Uitspraak
RECHTBANK NOORD-HOLLAND
Het verloop van de procedure en het proces-verbaal van de zitting
Overwegingen
De uitspraak
Het instellen van hoger beroep per e-mail is niet mogelijk.
Rechtbank Noord-Holland
In deze zaak heeft de kantonrechter van de Rechtbank Noord-Holland op 2 december 2022 uitspraak gedaan in een beroep tegen een beslissing van de officier van justitie, die een administratieve sanctie had opgelegd aan de betrokkene. De betrokkene, vertegenwoordigd door mr. A. Khadri van Verkeersboete.nl, had beroep ingesteld tegen de beslissing van de officier van justitie, die een kostenvergoeding had toegewezen. De zaak werd behandeld op de zitting van 22 november 2022, waar zowel de gemachtigde van de betrokkene als de vertegenwoordiger van de officier van justitie aanwezig waren.

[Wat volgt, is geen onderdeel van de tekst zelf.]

**src/rtl/tcam_pkg.sv**
```systemverilog
// Shared definitions for the TCAM update/lookup controller.
// The widths and the write-sweep length belong to the TCAM primitive in the parent.
// This controller has to stay aligned with that primitive.
package tcam_pkg;

   localparam int TCAM_DEPTH = 512;
   localparam int TCAM_WIDTH = 36;
   // Cycles the TCAM needs to rewrite one entry (one LUTRAM address sweep).
   localparam int WR_CYCLES  = 64;
   localparam int TCAM_AW    = $clog2(TCAM_DEPTH);

   typedef enum logic [0:0] {
      IDLE  = 1'b0,
      WRITE = 1'b1
   } state_t;

   typedef struct packed {
      logic [TCAM_AW-1:0]    addr;
      logic [TCAM_WIDTH-1:0] patt;
      logic [TCAM_WIDTH-1:0] mask;
   } upd_req_t;

endpackage

```
**src/rtl/tcam_update_ctrl.sv**
```systemverilog
// Sequences rule updates and lookups onto a LUTRAM-based TCAM.
// An update holds the write port for WR_CYCLES cycles while the TCAM sweeps its internal address counter.
// Lookups are blocked during that time.
// A shadow counter tracks the TCAM's internal sweep counter.
// Leaving WRITE on its terminal value guarantees that both counters are zero in IDLE.
// Lookups are pipelined with a fixed latency of 2 and can be issued every cycle.
module tcam_update_ctrl #(
   parameter int DEPTH     = tcam_pkg::TCAM_DEPTH,
   parameter int WIDTH     = tcam_pkg::TCAM_WIDTH,
   parameter int WR_CYCLES = tcam_pkg::WR_CYCLES
) (
   input  logic                     clk,
   input  logic                     rst_n,
   // update request
   input  logic                     upd_valid,
   output logic                     upd_ready,
   input  logic [$clog2(DEPTH)-1:0] upd_addr,
   input  logic [WIDTH-1:0]         upd_patt,
   input  logic [WIDTH-1:0]         upd_mask,
   output logic                     upd_done,
   // lookup request and result
   input  logic                     lkp_valid,
   output logic                     lkp_ready,
   input  logic [WIDTH-1:0]         lkp_key,
   output logic                     res_valid,
   output logic                     res_match,
   output logic [$clog2(DEPTH)-1:0] res_addr,
   output logic                     busy,
   // TCAM primitive interface
   output logic                     tcam_wEn,
   output logic [$clog2(DEPTH)-1:0] tcam_wAddr,
   output logic [WIDTH-1:0]         tcam_wPatt,
   output logic [WIDTH-1:0]         tcam_wMask,
   output logic [WIDTH-1:0]         tcam_mPatt,
   input  logic                     tcam_match,
   input  logic [$clog2(DEPTH)-1:0] tcam_mAddr
);

   import tcam_pkg::*;

   localparam int AW = $clog2(DEPTH);
   localparam int CW = $clog2(WR_CYCLES);
   localparam logic [CW-1:0] CNT_LAST = CW'(WR_CYCLES - 1);

   state_t           r_state;
   state_t           w_state_nxt;
   logic             w_upd_ready;
   logic             w_lkp_ready;
   logic             w_upd_acc;
   logic             w_lkp_acc;
   logic             w_wr_last;

   logic [CW-1:0]    r_cnt;
   logic             r_wen;
   logic             r_busy;
   logic             r_done;
   logic [AW-1:0]    r_hold_addr;
   logic [WIDTH-1:0] r_hold_patt;
   logic [WIDTH-1:0] r_hold_mask;

   logic [WIDTH-1:0] r_mpatt;
   logic             r_lkp_p1;
   logic             r_res_valid;
   logic             r_res_match;
   logic [AW-1:0]    r_res_addr;

   // State register of the IDLE/WRITE controller.
   always_ff @(posedge clk) begin
      if (!rst_n) begin
         r_state <= IDLE;
      end else begin
         r_state <= w_state_nxt;
      end
   end

   // Next state, handshake readiness and accept decodes; an update beats a simultaneous lookup.
   always_comb begin
      w_state_nxt = r_state;
      w_upd_ready = 1'b0;
      w_lkp_ready = 1'b0;
      w_upd_acc   = 1'b0;
      w_lkp_acc   = 1'b0;
      w_wr_last   = 1'b0;
      case (r_state)
         IDLE: begin
            w_upd_ready = 1'b1;
            w_lkp_ready = !upd_valid;
            w_lkp_acc   = lkp_valid && !upd_valid;
            if (upd_valid) begin
               w_upd_acc   = 1'b1;
               w_state_nxt = WRITE;
            end else begin
               w_upd_acc   = 1'b0;
               w_state_nxt = IDLE;
            end
         end
         WRITE: begin
            if (r_cnt == CNT_LAST) begin
               w_wr_last   = 1'b1;
               w_state_nxt = IDLE;
            end else begin
               w_wr_last   = 1'b0;
               w_state_nxt = WRITE;
            end
         end
         default: begin
            w_state_nxt = IDLE;
         end
      endcase
   end

   // Write side: capture the request, run the shadow sweep counter, drive write enable and completion pulse.
   always_ff @(posedge clk) begin
      if (!rst_n) begin
         r_cnt       <= '0;
         r_wen       <= 1'b0;
         r_busy      <= 1'b0;
         r_done      <= 1'b0;
         r_hold_addr <= '0;
         r_hold_patt <= '0;
         r_hold_mask <= '0;
      end else begin
         r_done <= w_wr_last;
         if (w_upd_acc) begin
            r_hold_addr <= upd_addr;
            r_hold_patt <= upd_patt;
            r_hold_mask <= upd_mask;
            r_cnt       <= '0;
            r_wen       <= 1'b1;
            r_busy      <= 1'b1;
         end else if (w_wr_last) begin
            r_cnt  <= '0;
            r_wen  <= 1'b0;
            r_busy <= 1'b0;
         end else if (r_wen) begin
            r_cnt <= r_cnt + 1'b1;
         end
      end
   end

   // Lookup pipeline: register the key, then sample the TCAM result one cycle later.
   always_ff @(posedge clk) begin
      if (!rst_n) begin
         r_mpatt     <= '0;
         r_lkp_p1    <= 1'b0;
         r_res_valid <= 1'b0;
         r_res_match <= 1'b0;
         r_res_addr  <= '0;
      end else begin
         if (w_lkp_acc) begin
            r_mpatt <= lkp_key;
         end
         r_lkp_p1    <= w_lkp_acc;
         r_res_valid <= r_lkp_p1;
         if (r_lkp_p1) begin
            r_res_match <= tcam_match;
            r_res_addr  <= tcam_mAddr;
         end
      end
   end

   assign upd_ready  = w_upd_ready;
   assign lkp_ready  = w_lkp_ready;
   assign upd_done   = r_done;
   assign busy       = r_busy;
   assign tcam_wEn   = r_wen;
   assign tcam_wAddr = r_hold_addr;
   assign tcam_wPatt = r_hold_patt;
   assign tcam_wMask = r_hold_mask;
   assign tcam_mPatt = r_mpatt;
   assign res_valid  = r_res_valid;
   assign res_match  = r_res_match;
   assign res_addr   = r_res_addr;

endmodule

```
**config.mk**
```make
export PLATFORM = sky130hd
export DESIGN_NAME = tcam_update_ctrl
export DESIGN_NICKNAME = d
export VERILOG_FILES = /design/src/rtl/tcam_pkg.sv /design/src/rtl/tcam_update_ctrl.sv
export SDC_FILE = /design/constraint.sdc
export NUM_CORES = 1
export LEC_CHECK = 0
export BUFFER_PORTS_ARGS = -buffer_cell sky130_fd_sc_hd__buf_2
export CAP_MARGIN = 25
export CORE_MARGIN = 8
export CORE_UTILIZATION = 49
export DETAILED_ROUTE_END_ITERATION = 8
export GPL_ROUTABILITY_DRIVEN = 0
export PLACE_DENSITY = 0.85
export SYNTH_ARGS = -nofsm -noshare
export SYNTH_HDL_FRONTEND = slang
export SYNTH_SLANG_ARGS = --single-unit
```
**constraint.sdc**
```tcl
create_clock -name clk -period 3.7 [get_ports clk]
set_clock_uncertainty 0.2 [all_clocks]
set_input_delay 0.185 -clock clk [delete_from_list [all_inputs] [get_ports clk]]
set_output_delay 0.185 -clock clk [all_outputs]
set_load 0.005 [all_outputs]
```
==> qor.csv <==
stage,metric,value,unit
status,status,completed,
sta,period_needed,2.15,ns
final_layout,fillers,561,
sta,worstMarginPinSlew,0.999,ns
grt,grt_antenna_before_repair,2,
sta,worst_slew_margin_rel,33.4,%
final_layout,syn2layout_area_growth,61.1,%
worst_setup_path,crit_path_max_incr_delay,0.71,ns
synth,yosys.area.top_type_share,53.2,%
cts,postCtsSetupBuffers,0,
worst_setup_path,crit_chain,nand2b_2 > buf_12 > nand2_1 > a21boi_1,
flow_run,maxCapViolCount,0,
sta,finalSetupTns,0,ns
worst_setup_path,slowest_stage,nand2b_2,
synth,syn_area_per_cell,8.87,sq um
sta,fmax,465,MHz
detailed_routing,ant_nets,0,
cts,clk_pin_slew_worst_paths,0.06,ns
grt,overflow,0,
synth,syn_nets,717,
synth,yosys-top-cells-count,"nand2_1 (235), dfxtp_1 (138), a21boi_1 (110), clkbuf_1 (15), buf_6 (13)",
final_layout,final_nets,1090,
grt,grt_pass1_wl,30400,um
synth,synthArstFlopShare,0,%
sta,finalSetupViolations,0,
floorplan,rows,37,
worst_setup_path,worstPathArrival,2.37,ns
sta,rsz0062_at_grt,no,
floorplan,coreArea,0.0103,sq mm
cts,worst_skew_pair.late_latency,0.50,ns
worst_setup_path,cp_max_fo,47,
synth,synth_seq_area_share,53.2,%
detailed_routing,wl,19600,um
cts,h-tree-depth,4,
synth,synth_edf_count,0,
worst_setup_path,start_kind,register,
synth,synth-seq-cells,138,
synth,synthCells,585,
floorplan,initial_utilization,50.3,%
synth,yosys.area.top_type,dfxtp_1,
pwr,p_per_area,443,mW/mm^2
detailed_routing,drcViolationCount,0,
worst_setup_path,path_class,reg -> reg,
detailed_routing,drt_iter0_markers,532,
synth,synth-warning-count,0,
final_layout,utilization,81.0,%
detailed_routing,dr.pass1.iters,5,
worst_setup_path,cp.required,3.92,ns
synth,yosys.cell_types.count,26,
detailed_routing,vias,5681,
place,dp_hpwl,10600,um
detailed_routing,wl_per_cell,17.6,um
final_layout,drive_gt1_share,31.1,%
pwr,p_leak,3.86,nW
cts,cts_tree,built,
floorplan,dieArea,0.0141,sq mm
synth,ys.flop_type,dfxtp_1,
synth,synthesis.area,0.00519,sq mm
floorplan,num_io_pins,264,
sta,whs,0.194,ns
synth,synthTopCellsByArea,"dfxtp_1 (53%), nand2_1 (17%), a21boi_1 (16%)",
cts,cts-root-buf,clkbuf_8,
cts,cts_hold_buf,128,
sta,fin_crit_sh,58.1,%
min_path,hp-class,in -> reg,
cts,cts_buffers,17,
cts,clkSinkCount,138,
pwr,ir_drop,0.000306,V
worst_setup_path,endpoint_kind,register,
sta,hold_viol_final,0,
cts,clockBufferDepth,2,
sta,drv_slew,0,
cts,ctsResizeCount,0,
grt,grt_max_degree,71,
floorplan,fp.dieW,119,um
synth,synth_most_common_cell,nand2_1,
grt,grt_pass1_vias,5981,
floorplan,die_height,119,um
grt,grt_use_total,26.7,%
place,portBuffers,263,
detailed_routing,avgViaCountPerCell,5.11,
[kinds of logic after synthesis]
logic type               Yosys count  share of synthesized area, %
AND/OR/NAND/NOR                  266                          20.6
AO/OA/AOI/OAI                    122                          17.6
flip-flops                       138                          53.2
adder cells (fa/ha/maj)            1                         0.241
buffers and inverters             43                          5.47
multiplexers                      11                          2.12
XOR/XNOR                           4                         0.675
[report_power, final]
part	switching [mW]	internal, mW
logic	0.222	0.264
registers	0.0427	1.56
clock network	0.650	0.964
total	0.914	2.79
[stage by stage]
stage / power [mW] / cells / area [sq um] / worst slack [ns]
6_report: 3.70 / 1112 / 8360 / 1.55
3_5_place_dp: 1.99 / 947 / 6500 / 1.65
5_1_grt: 3.84 / 1109 / 8350 / 1.43
4_1_cts: 3.69 / 1107 / 8350 / 1.62
3_3_place_gp: 1.97 / 946 / 6470 / 1.69
2_1_floorplan: 1.81 / 585 / 5190 / 2.29
[worst paths after layout]
path	start	to	slack, ns	cells past startpoint
setup / recovery	r_state	tcam_wPatt[20]	1.55	4
hold reg to reg	tcam_wMask[22]	tcam_wMask[22]	0.25	2
hold / removal	lkp_valid	tcam_mPatt[7]	0.19	5
setup reg to reg	r_state	tcam_wPatt[20]	1.55	4
[worst max-delay path, delay by kind of cell, from the launching register on]
family	cells	cell delay [ns]
AO/OA/AOI/OAI	1	0.20
buffers and inverters	1	0.31
AND/OR/NAND/NOR	2	0.82
flip-flops	1	0.52
[routing by layer]
| metal | share of wire [%] | routed length, um | track usage [%] |
|---|---|---|---|
| met5 | 0 | 0 | 0 |
| met4 | 6.7 | 1310 | 20.8 |
| met3 | 8.0 | 1560 | 9.45 |
| met2 | 52 | 10100 | 47.4 |
| met1 | 34 | 6620 | 24.7 |
[area by class of cell]
cell class	instances	area, sq um	share of cell area (%)
clock buffers	19	422	5.04
inverters	1	3.75	0.0449
multi-input cells	404	2150	25.7
repair buffers	396	2690	32.2
well taps	136	170	2.04
diodes	5	12.5	0.150
clock inverters	13	145	1.74
flip-flops and latches	138	2760	33.0
[cell usage in the layout (no fill, tap or decap), types with 2 or more instances in the layout]
master and instances:
o21ai_0 2, clkbuf_1 2, and2_1 3, clkinvlp_4 6
dlygate4sd3_1 128, mux2i_1 11, nor2b_1 10, inv_6 3
nor2_1 7, clkbuf_16 16, buf_12 3, xor2_1 3
bufinv_16 2, nand3_1 3, a21boi_1 110, buf_2 263
nand4_1 2, a21boi_0 8, nand2_1 235, dfxtp_1 138
diode_2 5
[sequential cells by signal (all words and copies together), names as in the netlist, 6 cells and up]
signal      count
tcam_wAddr      9
res_addr        9
r_cnt           6
tcam_wPatt     36
tcam_mPatt     36
tcam_wMask     36
Note: power is estimated with default switching activity, not from simulation.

De vertegenwoordiger van de officier van justitie stelde dat er geen sprake was van samenhangende zaken, omdat er te veel tijd zat tussen de verschillende hoorzittingen. De kantonrechter oordeelde dat de officier van justitie de boete had vernietigd en een proceskostenvergoeding van € 608,63 had toegekend, maar dat het beroepschrift van de gemachtigde van de betrokkene enkel gericht was op de toekenning van deze proceskostenvergoeding. De gemachtigde voerde aan dat de officier van justitie ten onrechte had geoordeeld dat er sprake was van samenhangende zaken, omdat de hoorzittingen op verschillende momenten hadden plaatsgevonden en de werkzaamheden niet identiek waren geweest.

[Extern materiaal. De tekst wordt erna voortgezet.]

[src/rtl/pkt_frame_builder_if.sv]
// AXI4-Stream beat bundle between the frame builder and the MAC/TX datapath.
interface pkt_frame_builder_if #(
  parameter int DATA_WIDTH = 64
);
  logic [DATA_WIDTH-1:0]   tdata;
  logic [DATA_WIDTH/8-1:0] tkeep;
  logic                    tlast;
  logic                    tvalid;
  logic                    tready;

  modport master (output tdata, tkeep, tlast, tvalid, input tready);
  modport slave  (input tdata, tkeep, tlast, tvalid, output tready);
endinterface

[src/rtl/pkt_frame_builder.sv]
// Turns {five-tuple, len} descriptors from a fall-through FIFO into Ethernet/IPv4/L4 frames
// on AXI4-Stream. Define PKT_IP_CSUM_EN to fill in the IPv4 header checksum.
module pkt_frame_builder #(
  parameter int          PKT_TUPLE_WIDTH = 104,
  parameter int          DATA_WIDTH      = 64,
  parameter int          MIN_LEN         = 60,
  parameter int          MAX_LEN         = 1514,
  parameter int          IFG_CYCLES      = 2,
  parameter logic [47:0] DST_MAC         = 48'h0000_0000_0002,
  parameter logic [47:0] SRC_MAC         = 48'h0000_0000_0001
) (
  input  logic                        clk,
  input  logic                        reset,
  input  logic                        gen_en,
  input  logic [PKT_TUPLE_WIDTH+15:0] fifo_data_in,
  input  logic                        fifo_empty,
  output logic                        fifo_rd_en,
  pkt_frame_builder_if.master         m_axis,
  output logic [31:0]                 pkt_count,
  output logic [47:0]                 byte_count
);
  localparam int NB        = DATA_WIDTH / 8;
  localparam int HDR_BYTES = 42;

  typedef enum logic [1:0] {IDLE, LOAD, SEND, GAP} state_t;
  state_t state_reg, state_next;

  logic [PKT_TUPLE_WIDTH-1:0] tuple_reg;
  logic [15:0]                len_reg, words_reg, beat_reg, gap_reg;
  logic [NB-1:0]              last_keep_reg;
  logic [HDR_BYTES*8-1:0]     hdr_reg, hdr_next;
  logic [31:0]                pkt_count_reg;
  logic [47:0]                byte_count_reg;
  logic [15:0]                desc_len, clamp_len;
  logic                       beat_fire, last_beat;

  logic [31:0] src_ip, dst_ip;
  logic [15:0] sport, dport, tot_len, l4_len, ip_csum;
  logic [7:0]  proto;

  assign src_ip  = tuple_reg[103:72];
  assign dst_ip  = tuple_reg[71:40];
  assign sport   = tuple_reg[39:24];
  assign dport   = tuple_reg[23:8];
  assign proto   = tuple_reg[7:0];
  assign tot_len = len_reg - 16'd14;
  assign l4_len  = len_reg - 16'd34;

`ifdef PKT_IP_CSUM_EN
  // Ten header words summed wide, then end-around carry folded back in.
  logic [19:0] csum_sum;
  logic [16:0] csum_fold;
  assign csum_sum  = 20'h04500 + 20'(tot_len) + 20'(pkt_count_reg[15:0]) + 20'h04000
                   + 20'({8'h40, proto}) + 20'(src_ip[31:16]) + 20'(src_ip[15:0])
                   + 20'(dst_ip[31:16]) + 20'(dst_ip[15:0]);
  assign csum_fold = 17'(csum_sum[15:0]) + 17'(csum_sum[19:16]);
  assign ip_csum   = ~(csum_fold[15:0] + 16'(csum_fold[16]));
`else
  assign ip_csum = 16'h0000;
`endif

  // Byte 0 sits in the MSBs so multi-byte fields read naturally big-endian.
  assign hdr_next = {DST_MAC, SRC_MAC, 16'h0800, 8'h45, 8'h00, tot_len, pkt_count_reg[15:0],
                     16'h4000, 8'h40, proto, ip_csum, src_ip, dst_ip, sport, dport, l4_len,
                     16'h0000};

  always_comb begin
    desc_len = fifo_data_in[15:0];
    if (desc_len < 16'(MIN_LEN))
      clamp_len = 16'(MIN_LEN);
    else if (desc_len > 16'(MAX_LEN))
      clamp_len = 16'(MAX_LEN);
    else
      clamp_len = desc_len;
  end

  logic [7:0] hdr_bytes [64];
  for (genvar gi = 0; gi < 64; gi++) begin : g_hdr
    if (gi < HDR_BYTES) begin : g_byte
      assign hdr_bytes[gi] = hdr_reg[(HDR_BYTES-1-gi)*8 +: 8];
    end else begin : g_zero
      assign hdr_bytes[gi] = 8'h00;
    end
  end

  logic [15:0]           beat_base;
  logic [DATA_WIDTH-1:0] beat_data;
  assign beat_base = {beat_reg[12:0], 3'b000};

  for (genvar gi = 0; gi < NB; gi++) begin : g_lane
    logic [15:0] off;
    logic [7:0]  lane;
    assign off = beat_base + 16'(gi);
    always_comb begin
      lane = 8'h00;
      if (off < 16'(HDR_BYTES))
        lane = hdr_bytes[off[5:0]];
      else if (off < len_reg)
        lane = off[7:0];
    end
    assign beat_data[8*gi +: 8] = lane;
  end

  assign last_beat     = (beat_reg == words_reg - 16'd1);
  assign beat_fire     = (state_reg == SEND) && m_axis.tready;
  assign m_axis.tvalid = (state_reg == SEND);
  assign m_axis.tlast  = (state_reg == SEND) && last_beat;
  assign m_axis.tkeep  = (state_reg != SEND) ? '0 : (last_beat ? last_keep_reg : '1);
  assign m_axis.tdata  = (state_reg == SEND) ? beat_data : '0;
  assign pkt_count     = pkt_count_reg;
  assign byte_count    = byte_count_reg;

  always_comb begin
    state_next = state_reg;
    fifo_rd_en = 1'b0;
    case (state_reg)
      IDLE: begin
        if (gen_en && !fifo_empty && !reset) begin
          fifo_rd_en = 1'b1;
          state_next = LOAD;
        end
      end
      LOAD: state_next = SEND;
      SEND: begin
        if (beat_fire && last_beat)
          state_next = (IFG_CYCLES == 0) ? IDLE : GAP;
      end
      GAP: begin
        if (gap_reg == 16'(IFG_CYCLES - 1))
          state_next = IDLE;
      end
      default: state_next = IDLE;
    endcase
  end

  always_ff @(posedge clk) begin
    if (reset) begin
      state_reg      <= IDLE;
      beat_reg       <= '0;
      gap_reg        <= '0;
      pkt_count_reg  <= '0;
      byte_count_reg <= '0;
    end else begin
      state_reg <= state_next;
      if (state_reg == LOAD)
        beat_reg <= '0;
      else if (beat_fire)
        beat_reg <= last_beat ? 16'd0 : beat_reg + 16'd1;
      if (beat_fire && last_beat) begin
        pkt_count_reg  <= pkt_count_reg + 32'd1;
        byte_count_reg <= byte_count_reg + 48'(len_reg);
      end
      gap_reg <= (state_reg == GAP) ? gap_reg + 16'd1 : 16'd0;
    end
  end

  // Datapath registers need no reset: they are only observed in SEND, after a LOAD.
  always_ff @(posedge clk) begin
    if (fifo_rd_en) begin
      tuple_reg <= fifo_data_in[PKT_TUPLE_WIDTH+15:16];
      len_reg   <= clamp_len;
    end
    if (state_reg == LOAD) begin
      hdr_reg       <= hdr_next;
      words_reg     <= (len_reg + 16'd7) >> 3;
      last_keep_reg <= (len_reg[2:0] == 3'd0) ? '1 : NB'((9'h001 << len_reg[2:0]) - 9'h001);
    end
  end
endmodule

De kantonrechter volgde het standpunt van de vertegenwoordiger van de officier van justitie en oordeelde dat er geen sprake was van samenhangende zaken. De beslissing van de officier van justitie werd vernietigd en de kantonrechter bepaalde dat de betrokkene recht had op een hogere proceskostenvergoeding. De kantonrechter stelde de proceskostenvergoeding vast op € 253,59, na rekening te hebben gehouden met een eerdere uitbetaling door de officier van justitie. De uitspraak werd gedaan door mr. P.J. Jansen, kantonrechter, en is openbaar uitgesproken.